The UWI St. Augustine, Trinidad & Tobago. Thursday, April 6th, 2023 – Almost two years after responding to a dramatic eruption at La Soufriere, scientists, emergency managers and other stakeholders descended on St. Vincent for three days, March 28 – 30, 2023 to share scientific findings, discuss lessons learned, and plot the way forward for regional volcano risk management.
To get things started, Day 1 was devoted to The Hazard and Risk Communication in the Eastern Caribbean Workshop. Emergency managers, GIS and communication specialists from Antigua and Barbuda, Barbados, Dominica, Grenada, Montserrat, St. Kitts/Nevis, St. Lucia, St. Vincent and the Grenadines and Trinidad and Tobago participated in a one-day workshop hosted at the UWI Open Campus (St. Vincent) and facilitated by regional and international experts. Representatives from the International Association of Volcanology and Chemistry of the Earth’s Interior (IAVCEI) Working Group on Hazard Mapping, the United States Geological Survey Volcano Disaster Assistance Program (USGS-VDAP), GNS Science New Zealand and a small team from the UWI Seismic Research Centre led participants through a series of discussion topics after presentations on the global state of volcano crisis communication and hazard mapping. During breakout sessions participants provided feedback on existing volcanic hazard maps and the Volcanic Alert Level System (VALS) currently used in the region. Organiser, UWI-SRC Geologist Prof. Richard Robertson, indicated that capturing suggestions for improving these two critical elements of local and regional volcanic emergency response was the first step in “co-producing a revised suite of more user-friendly crisis management tools”.

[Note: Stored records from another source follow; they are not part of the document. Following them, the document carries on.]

--- src/rtl/decoder_nto2n_stream_if.sv ---
// decoder_nto2n_stream_if: valid/ready bundle between code producer, decoder and one-hot consumer
interface decoder_nto2n_stream_if #(
  parameter int IN_W = 4
);
  localparam int OUT_W = 2 ** IN_W;
  logic en;
  logic mode;
  logic in_valid;
  logic in_ready;
  logic [IN_W-1:0] in;
  logic out_valid;
  logic out_ready;
  logic [OUT_W-1:0] out;
  logic scan_wrap;
  modport master (
    output en, mode, in_valid, in, out_ready,
    input in_ready, out_valid, out, scan_wrap
  );
  modport slave (
    input en, mode, in_valid, in, out_ready,
    output in_ready, out_valid, out, scan_wrap
  );
endinterface

--- src/rtl/decoder_nto2n_stream.sv ---
// decoder_nto2n_stream: registered IN_W-to-2^IN_W one-hot decoder on a valid/ready stream; auto-scan under DECODER_SCAN_EN
module decoder_nto2n_stream #(
  parameter int IN_W = 4,
  parameter int SCAN_STEP = 1
) (
  input logic clk,
  input logic rst,
  decoder_nto2n_stream_if.slave s
);
  localparam int OUT_W = 2 ** IN_W;
  localparam logic [1:0] IDLE = 2'd0;
  localparam logic [1:0] DEC = 2'd1;
  logic [1:0] state;
  logic [OUT_W-1:0] word;
  logic slot_free;
  logic scan_mode;
  logic dec_load;
  assign slot_free = state == IDLE || s.out_ready;
  assign s.in_ready = !scan_mode && slot_free;
  assign dec_load = s.in_valid && s.in_ready;
  assign s.out_valid = state != IDLE;
  assign s.out = word;
`ifdef DECODER_SCAN_EN
  localparam logic [1:0] SCAN = 2'd2;
  logic [IN_W-1:0] idx;
  logic [IN_W-1:0] idx_next;
  logic [IN_W:0] idx_sum;
  logic prev_scan;
  logic wrap;
  logic scan_load;
  assign scan_mode = s.mode;
  assign scan_load = s.mode && s.en && slot_free;
  assign idx_sum = {1'b0, idx} + (IN_W + 1)'(SCAN_STEP);
  // prev_scan survives a pause so the sweep resumes one step further on
  assign idx_next = prev_scan ? idx_sum[IN_W-1:0] : idx;
  assign s.scan_wrap = wrap;
  always_ff @(posedge clk)
    if (rst) begin
      state <= IDLE;
      word <= '0;
      idx <= '0;
      prev_scan <= 1'b0;
      wrap <= 1'b0;
    end else begin
      wrap <= 1'b0;
      if (dec_load) begin
        state <= DEC;
        word <= s.en ? OUT_W'(1) << s.in : '0;
        idx <= '0;
        prev_scan <= 1'b0;
      end else if (scan_load) begin
        state <= SCAN;
        word <= OUT_W'(1) << idx_next;
        idx <= idx_next;
        prev_scan <= 1'b1;
        wrap <= prev_scan && idx_sum[IN_W];
      end else if (slot_free) begin
        state <= IDLE;
        word <= '0;
      end
    end
`else
  assign scan_mode = 1'b0;
  assign s.scan_wrap = 1'b0;
  always_ff @(posedge clk)
    if (rst) begin
      state <= IDLE;
      word <= '0;
    end else if (dec_load) begin
      state <= DEC;
      word <= s.en ? OUT_W'(1) << s.in : '0;
    end else if (slot_free) begin
      state <= IDLE;
      word <= '0;
    end
`endif
endmodule

--- src/flat_wrapper.sv ---
// flat-port wrapper written by rule: the top's interface ports become plain ports
module decoder_nto2n_stream_flat 
#(
  parameter int IN_W = 4,
  parameter int SCAN_STEP = 1
)
  (clk, rst, s_en, s_mode, s_in_valid, s_in, s_out_ready, s_in_ready, s_out_valid, s_out, s_scan_wrap);
  decoder_nto2n_stream_if #(.IN_W(IN_W)) s_i ();
  input logic clk;
  input logic rst;
  input wire logic [$bits(s_i.en)-1:0] s_en;
  input wire logic [$bits(s_i.mode)-1:0] s_mode;
  input wire logic [$bits(s_i.in_valid)-1:0] s_in_valid;
  input wire logic [$bits(s_i.in)-1:0] s_in;
  input wire logic [$bits(s_i.out_ready)-1:0] s_out_ready;
  output wire logic [$bits(s_i.in_ready)-1:0] s_in_ready;
  output wire logic [$bits(s_i.out_valid)-1:0] s_out_valid;
  output wire logic [$bits(s_i.out)-1:0] s_out;
  output wire logic [$bits(s_i.scan_wrap)-1:0] s_scan_wrap;
  assign s_i.en = s_en;
  assign s_i.mode = s_mode;
  assign s_i.in_valid = s_in_valid;
  assign s_i.in = s_in;
  assign s_i.out_ready = s_out_ready;
  assign s_in_ready = s_i.in_ready;
  assign s_out_valid = s_i.out_valid;
  assign s_out = s_i.out;
  assign s_scan_wrap = s_i.scan_wrap;
  decoder_nto2n_stream #(.IN_W(IN_W), .SCAN_STEP(SCAN_STEP)) u_core (.clk(clk), .rst(rst), .s(s_i));
endmodule
### src/rtl/sim_run_controller.sv
// sim_run_controller
//
// Run controller for the RV32I pipelined core in simulation and FPGA tops. Holds the core in
// reset for RESET_CYCLES cycles, then lets it run while counting cycles and retired
// instructions. The program ends the run by storing an odd value to TOHOST_ADDR: a value of 1
// means pass, any other odd value means fail with exit_code = value >> 1. A watchdog ends the
// run after TIMEOUT_CYCLES run cycles (0 disables it). DONE is terminal until reset.
//
// Optional feature (define SIM_RUN_CONTROLLER_CONSOLE_EN): stores to CONSOLE_ADDR during RUN
// push st_data[7:0] into a CON_DEPTH-deep byte FIFO drained through con_valid/con_ready.
// Without the macro the console outputs are tied to 0.
//
// Ports:
//   clock          in   system clock, rising edge
//   reset          in   asynchronous active-high reset
//   core_reset     out  reset to the core; high in HOLD and DONE
//   st_valid       in   core store issued this cycle
//   st_addr        in   store byte address
//   st_data        in   store data
//   retire_valid   in   one instruction retired this cycle
//   cycle_count    out  RUN cycles elapsed (saturating)
//   instret_count  out  instructions retired in RUN (saturating)
//   done           out  run finished, sticky
//   pass           out  tohost value == 1, sticky
//   fail           out  tohost odd value != 1, sticky
//   timeout        out  watchdog expired, sticky
//   exit_code      out  st_data[XLEN-1:1] captured at completion
//   con_valid      out  console byte available
//   con_data       out  console head byte
//   con_ready      in   consumer accepts the head byte
//   con_overflow   out  console byte dropped, sticky

module sim_run_controller #(
    parameter int unsigned     XLEN           = 32,
    parameter int unsigned     CNT_WIDTH      = 32,
    parameter int unsigned     RESET_CYCLES   = 4,
    parameter int unsigned     TIMEOUT_CYCLES = 15,
    parameter logic [XLEN-1:0] TOHOST_ADDR    = 32'h0000_1000,
    parameter logic [XLEN-1:0] CONSOLE_ADDR   = 32'h0000_1004,
    parameter int unsigned     CON_DEPTH      = 8
) (
    input  logic                 clock,
    input  logic                 reset,
    output logic                 core_reset,
    input  logic                 st_valid,
    input  logic [XLEN-1:0]      st_addr,
    input  logic [XLEN-1:0]      st_data,
    input  logic                 retire_valid,
    output logic [CNT_WIDTH-1:0] cycle_count,
    output logic [CNT_WIDTH-1:0] instret_count,
    output logic                 done,
    output logic                 pass,
    output logic                 fail,
    output logic                 timeout,
    output logic [XLEN-2:0]      exit_code,
    output logic                 con_valid,
    output logic [7:0]           con_data,
    input  logic                 con_ready,
    output logic                 con_overflow
);

    localparam int unsigned HOLD_W = (RESET_CYCLES > 1) ? $clog2(RESET_CYCLES) : 1;
    localparam logic [HOLD_W-1:0]    HOLD_LAST = HOLD_W'(RESET_CYCLES - 1);
    // Truncation when TIMEOUT_CYCLES == 0 is harmless: the compare is gated by WD_EN.
    localparam logic [CNT_WIDTH-1:0] WD_LAST   = CNT_WIDTH'(TIMEOUT_CYCLES - 1);
    localparam bit                   WD_EN     = (TIMEOUT_CYCLES != 0);

    typedef enum logic [1:0] {StHold, StRun, StDone} state_e;

    state_e            state;
    logic [HOLD_W-1:0] hold_cnt;
    logic              in_run;
    logic              tohost_hit;
    logic              wd_hit;

    assign in_run     = (state == StRun);
    assign tohost_hit = in_run && st_valid && (st_addr == TOHOST_ADDR) && st_data[0];
    assign wd_hit     = WD_EN && in_run && (cycle_count == WD_LAST);

    always_ff @(posedge clock or posedge reset) begin
        if (reset) begin
            state         <= StHold;
            hold_cnt      <= '0;
            core_reset    <= 1'b1;
            cycle_count   <= '0;
            instret_count <= '0;
            done          <= 1'b0;
            pass          <= 1'b0;
            fail          <= 1'b0;
            timeout       <= 1'b0;
            exit_code     <= '0;
        end else begin
            case (state)
                StHold: begin
                    if (hold_cnt == HOLD_LAST) begin
                        state      <= StRun;
                        core_reset <= 1'b0;
                    end else begin
                        hold_cnt <= hold_cnt + HOLD_W'(1);
                    end
                end
                StRun: begin
                    if (cycle_count != '1) begin
                        cycle_count <= cycle_count + CNT_WIDTH'(1);
                    end
                    if (retire_valid && (instret_count != '1)) begin
                        instret_count <= instret_count + CNT_WIDTH'(1);
                    end
                    // Completion takes priority over a watchdog expiry in the same cycle.
                    if (tohost_hit) begin
                        state      <= StDone;
                        core_reset <= 1'b1;
                        done       <= 1'b1;
                        exit_code  <= st_data[XLEN-1:1];
                        if (st_data == XLEN'(1)) begin
                            pass <= 1'b1;
                        end else begin
                            fail <= 1'b1;
                        end
                    end else if (wd_hit) begin
                        state      <= StDone;
                        core_reset <= 1'b1;
                        done       <= 1'b1;
                        timeout    <= 1'b1;
                    end
                end
                StDone: begin
                    core_reset <= 1'b1;
                end
                default: begin
                    state      <= StHold;
                    core_reset <= 1'b1;
                end
            endcase
        end
    end

`ifdef SIM_RUN_CONTROLLER_CONSOLE_EN
    localparam int unsigned PTR_W = $clog2(CON_DEPTH);

    logic [7:0]     con_mem [CON_DEPTH];
    logic [PTR_W:0] wr_ptr;
    logic [PTR_W:0] rd_ptr;
    logic           con_full;
    logic           con_push;
    logic           con_pop;
    logic           con_write;

    // Pointers carry one extra wrap bit so full and empty are distinguishable.
    assign con_full  = (wr_ptr[PTR_W] != rd_ptr[PTR_W]) &&
                       (wr_ptr[PTR_W-1:0] == rd_ptr[PTR_W-1:0]);
    assign con_valid = (wr_ptr != rd_ptr);
    assign con_data  = con_mem[rd_ptr[PTR_W-1:0]];
    assign con_push  = in_run && st_valid && (st_addr == CONSOLE_ADDR);
    assign con_pop   = con_valid && con_ready;
    // When full, a simultaneous pop frees the head slot, which is the one being written.
    assign con_write = con_push && (!con_full || con_pop);

    always_ff @(posedge clock or posedge reset) begin
        if (reset) begin
            wr_ptr       <= '0;
            rd_ptr       <= '0;
            con_overflow <= 1'b0;
        end else begin
            if (con_write) begin
                wr_ptr <= wr_ptr + (PTR_W+1)'(1);
            end
            if (con_pop) begin
                rd_ptr <= rd_ptr + (PTR_W+1)'(1);
            end
            if (con_push && con_full && !con_pop) begin
                con_overflow <= 1'b1;
            end
        end
    end

    always_ff @(posedge clock) begin
        if (con_write) begin
            con_mem[wr_ptr[PTR_W-1:0]] <= st_data[7:0];
        end
    end
`else
    logic unused_con_ready;

    assign unused_con_ready = con_ready;
    assign con_valid        = 1'b0;
    assign con_data         = 8'h00;
    assign con_overflow     = 1'b0;
`endif

endmodule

Day 2 saw the people of St. Vincent and the Grenadines being invited to participate in a scientific conference featuring research conducted during and in the aftermath of the 2020 – 2021 eruption. The “Explosions, Ash and Lahars – Country Conference 2023” was open to the public, free of charge and streamed online. Researchers from around the world presented work on the physical, psychological and social aspects of the eruption to a varied and appreciative audience. During a short opening ceremony, Prime Minister of Saint Vincent and the Grenadines, Dr. The Hon. Ralph E. Gonsalves delivered a feature address in which he recounted the dark days of April 2021 and thanked all those who provided assistance to his country and its people in their time of need. Also in attendance was a special group of Vincentians who had since the eruption, been involved in capturing the changes to the physical and social landscape of the island brought on by the eruption.
Hailing from communities north of the Rabacca Dry River that were heavily impacted by ash and lahars, participants in the Changing Landscapes Project had previously been involved in a program which taught them the basics of digital photography. The project sought to provide these communities with the tools to effectively tell their own stories. Participants’ photos adorned the walls of the conference venue and formed a fitting backdrop for the research presented during the conference. In the lead up the country conference, this group received further training in the art and science of storytelling. This time around they were initiated into the world of documentary film making by award winning Vincentian film makers Aiko Roudette, Akley Olton and veteran journalist and documentary maker Dr. Kim Johnson from Trinidad and Tobago. On Wednesday at the country conference, Ms. Clyronique Durrant delivered a stirring talk on the merits of citizen science on behalf of her Changing Landscapes colleagues to rousing applause.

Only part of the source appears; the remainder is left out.